Scientist recalls making of atomic bomb

Among his memorabilia, Meyer Steinberg has a plaque

Among his memorabilia, Meyer Steinberg has a plaque signed by at least half a dozen Nobel laureates who witnessed the first test of Fat Man in Alamogordo, N.M. (March 27, 2012) (Credit: Chris Ware)

Meyer Steinberg was just 20 and fresh out of college when he got the mysterious assignment.

His bosses at Kellex, a division of the construction and engineering giant M.W. Kellogg Co., said he was being transferred. The destination: Oak Ridge National Laboratory in Tennessee. The job: classified.

The Astoria kid who had just graduated from Cooper Union eventually found himself at a laboratory bench with gloves, masks and a new set of clothes, turning plutonium oxide into carbon tetrafluoride.

He was working on the Manhattan Project and helping to build Fat Man, the atomic bomb that was dropped on Nagasaki in August 1945.

"The thinking was that Hitler was having a bomb built and we needed to get there first," Steinberg said.

Steinberg, now 87 and one of the last surviving members of the project, moved on to the Los Alamos National Laboratory in New Mexico and was assigned to flow calculations, equipment inspection and eventually making plutonium.

For the scientists who worked on the development of the atomic bomb, the Melville resident said, the ending of World War II was proof of the power of chemistry. "If we didn't use the atomic bomb, we would never have known how dangerous it was," Steinberg said.

Eventually, he said, he left Los Alamos for graduate school, and soon after found himself working in a garage in Mineola with two other scientists commissioned with funding from Harry Guggenheim to develop hydrazine for rocket fuel.

Guggenheim, the businessman, diplomat and president of Newsday, was fascinated by space and sent the scientists a check for $100,000 every year, Steinberg said. Guggenheim visited the lab each year, and on one occasion brought Charles Lindbergh to show off his project.

But the garage experiments eventually ended, Steinberg said, and he needed to find a new job.

The former military base at Camp Upton was being converted to laboratory space and the job at hand was to expand basic research in the atomic sciences.

So Steinberg began working at Brookhaven National Laboratory and went on to become an expert on greenhouse gases. He retired with 38 patents, 500 scientific publications and a book on the effects of carbon dioxide and global warming on the environment.

In the 1990s, one of his Brookhaven colleagues, Edward Kaplan, was interested in the fallout from radiation exposure from atmospheric bomb tests, so Steinberg turned over a urine sample.

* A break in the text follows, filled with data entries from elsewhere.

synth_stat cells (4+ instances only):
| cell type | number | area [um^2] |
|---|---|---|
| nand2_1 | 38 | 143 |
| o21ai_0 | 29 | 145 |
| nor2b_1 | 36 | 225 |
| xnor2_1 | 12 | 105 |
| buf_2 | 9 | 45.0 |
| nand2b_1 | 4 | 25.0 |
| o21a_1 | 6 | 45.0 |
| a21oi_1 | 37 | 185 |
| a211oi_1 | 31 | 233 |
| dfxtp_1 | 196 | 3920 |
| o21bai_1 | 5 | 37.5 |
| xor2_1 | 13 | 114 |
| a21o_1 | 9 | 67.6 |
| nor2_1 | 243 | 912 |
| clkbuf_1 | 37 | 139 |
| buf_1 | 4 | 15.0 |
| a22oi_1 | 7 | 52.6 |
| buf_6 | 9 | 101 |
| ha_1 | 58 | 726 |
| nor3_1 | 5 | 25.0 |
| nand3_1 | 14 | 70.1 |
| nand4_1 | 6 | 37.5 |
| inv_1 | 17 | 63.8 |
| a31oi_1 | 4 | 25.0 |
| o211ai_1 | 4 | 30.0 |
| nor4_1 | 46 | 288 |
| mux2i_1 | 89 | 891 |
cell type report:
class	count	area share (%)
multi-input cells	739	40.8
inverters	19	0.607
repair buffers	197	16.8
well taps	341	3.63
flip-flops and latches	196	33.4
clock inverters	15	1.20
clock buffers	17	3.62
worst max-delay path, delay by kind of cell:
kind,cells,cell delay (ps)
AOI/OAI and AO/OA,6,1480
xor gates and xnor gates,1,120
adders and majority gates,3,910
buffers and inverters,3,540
`config.mk`:
```
export PLATFORM = sky130hd
export DESIGN_NAME = mem_wb_stage
export DESIGN_NICKNAME = d
export VERILOG_FILES = /design/src/rtl/cpu_pkg.sv /design/src/rtl/load_extend.sv /design/src/rtl/mem_wb_stage.sv
export SDC_FILE = /design/constraint.sdc
export NUM_CORES = 1
export LEC_CHECK = 0
export ABC_AREA = 1
export CAP_MARGIN = 20
export CORE_ASPECT_RATIO = 1.5
export CORE_MARGIN = 10
export CORE_UTILIZATION = 30
export CTS_BUF_LIST = sky130_fd_sc_hd__clkbuf_8
export CTS_CLUSTER_DIAMETER = 100
export DETAILED_ROUTE_END_ITERATION = 10
export GPL_ROUTABILITY_DRIVEN = 0
export HOLD_SLACK_MARGIN = 0.15
export PLACE_DENSITY = 0.59
export SYNTH_ARGS = -nofsm -noshare
export SYNTH_HDL_FRONTEND = slang
export SYNTH_SLANG_ARGS = --single-unit
```
`constraint.sdc`:
```
create_clock -name clk -period 2.1 [get_ports clk]
set_clock_uncertainty 0.1 [all_clocks]
set_input_delay 0.63 -clock clk [delete_from_list [all_inputs] [get_ports clk]]
set_output_delay 0.63 -clock clk [all_outputs]
set_load 0.02 [all_outputs]
```
`src/rtl/cpu_pkg.sv`:
```
// ============================================================================
// Module      : cpu_pkg
// Description : Shared load-size encodings and register constants for the CPU.
// Revision    : 1.0 - initial release
// ============================================================================
`default_nettype none

package cpu_pkg;

  localparam logic [1:0] LS_BYTE    = 2'b00;
  localparam logic [1:0] LS_HALF    = 2'b01;
  localparam logic [1:0] LS_WORD    = 2'b10;
  localparam logic [1:0] LS_ILLEGAL = 2'b11;

  localparam logic [4:0] REG_ZERO   = 5'd0;

endpackage : cpu_pkg

`default_nettype wire

```
`src/rtl/load_extend.sv`:
```
// ============================================================================
// Module      : load_extend
// Description : Little-endian lane select and sign/zero extension of load data.
// Revision    : 1.0 - initial release
// ============================================================================
`default_nettype none

module load_extend
  import cpu_pkg::*;
#(
  parameter int DATA_W = 32
) (
  input  logic [DATA_W-1:0] i_data,
  input  logic [1:0]        i_addr_lo,
  input  logic [1:0]        i_size,
  input  logic              i_unsigned,
  output logic [DATA_W-1:0] o_ext_data,
  output logic              o_misalign
);

  logic [7:0]  w_byte;
  logic [15:0] w_half;

  assign w_byte = i_data[{i_addr_lo, 3'b000} +: 8];
  assign w_half = i_data[{i_addr_lo[1], 4'b0000} +: 16];

  always_comb begin
    o_ext_data = '0;
    o_misalign = 1'b0;
    case (i_size)
      LS_BYTE: begin
        o_ext_data = i_unsigned ? {{(DATA_W-8){1'b0}}, w_byte}
                                : {{(DATA_W-8){w_byte[7]}}, w_byte};
      end
      LS_HALF: begin
        o_misalign = i_addr_lo[0];
        o_ext_data = i_unsigned ? {{(DATA_W-16){1'b0}}, w_half}
                                : {{(DATA_W-16){w_half[15]}}, w_half};
      end
      LS_WORD: begin
        o_misalign = (i_addr_lo != 2'b00);
        o_ext_data = i_data;
      end
      default: o_misalign = 1'b1;
    endcase
    // A faulting load never produces meaningful data; keep the bus quiet.
    if (o_misalign) o_ext_data = '0;
  end

endmodule : load_extend

`default_nettype wire

```
`src/rtl/mem_wb_stage.sv`:
```
// ============================================================================
// Module      : mem_wb_stage
// Description : MEM/WB pipeline register, writeback mux, misalign flag and
//               retired-instruction counter driving the register file port.
// Revision    : 1.0 - initial release
// ============================================================================
`default_nettype none

module mem_wb_stage
  import cpu_pkg::*;
#(
  parameter int DATA_W = 32,
  parameter int REG_AW = 5
) (
  input  logic              clk,
  input  logic              rst,
  input  logic              in_valid,
  output logic              in_ready,
  input  logic [REG_AW-1:0] in_rd,
  input  logic              in_regwrite,
  input  logic              in_memtoreg,
  input  logic [DATA_W-1:0] in_alu_result,
  input  logic [DATA_W-1:0] in_load_data,
  input  logic [1:0]        in_load_size,
  input  logic              in_load_unsigned,
  input  logic              flush,
  input  logic              halt,
  output logic [REG_AW-1:0] RW,
  output logic [DATA_W-1:0] BusW,
  output logic              WrEn,
  output logic              wb_misalign,
  output logic [31:0]       retired_count
);

  logic              w_accept;
  logic [DATA_W-1:0] w_ext_data;
  logic              w_ext_misalign;
  logic              w_fault;
  logic [DATA_W-1:0] w_wb_data;
  logic              r_valid_q;

  load_extend #(
    .DATA_W (DATA_W)
  ) u_load_extend (
    .i_data     (in_load_data),
    .i_addr_lo  (in_alu_result[1:0]),
    .i_size     (in_load_size),
    .i_unsigned (in_load_unsigned),
    .o_ext_data (w_ext_data),
    .o_misalign (w_ext_misalign)
  );

  assign in_ready  = ~halt;
  assign w_accept  = in_valid & ~halt & ~flush;
  // Alignment only matters for loads; ALU results pass straight through.
  assign w_fault   = in_memtoreg & w_ext_misalign;
  assign w_wb_data = in_memtoreg ? w_ext_data : in_alu_result;

  always_ff @(posedge clk or negedge rst) begin
    if (!rst) begin
      r_valid_q     <= 1'b0;
      RW            <= '0;
      BusW          <= '0;
      WrEn          <= 1'b0;
      wb_misalign   <= 1'b0;
      retired_count <= '0;
    end else begin
      r_valid_q   <= w_accept;
      WrEn        <= w_accept & in_regwrite & (in_rd != REG_ZERO) & ~w_fault;
      wb_misalign <= w_accept & w_fault;
      if (w_accept) begin
        RW   <= in_rd;
        BusW <= w_wb_data;
      end
      // Counts the instruction during its writeback cycle, so it lands one edge later.
      if (r_valid_q && !wb_misalign) retired_count <= retired_count + 32'd1;
    end
  end

endmodule : mem_wb_stage

`default_nettype wire

```
==> results of run 1 <==
[cell type report]
type	count	area [sq um]	share of cell area (%)
timing repair buffer	188	1867	27.09
tap	199	249.0	3.613
inverter	79	296.5	4.303
clock inverter	5	78.83	1.144
sequential	72	1802	26.14
clock buffer	11	151.4	2.197
multi-input combinational	537	2447	35.51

It showed that his radiation levels were 10,000 times above normal.

"You're a heavy hitter," Steinberg recounted Kaplan as saying.

Plutonium finds its way into bone, much like calcium, and stays put for 23,000 years, the half-life of the metal, Steinberg said. And to this day, his high levels have not caused any adverse medical conditions.

"Maybe a little radiation exposure is good for you," Steinberg said.

Three years ago, he buried his wife of 58 years and now with his kids long grown, he's getting married again.

As he packed up his house recently, Steinberg rummaged through chemistry books, old newspapers from his days at Los Alamos and other memorabilia.

He dusted off a plaque signed by at least half a dozen Nobel laureates who witnessed the first test of Fat Man in Alamogordo, N.M., thanking those who worked on "the World's Greatest Secret."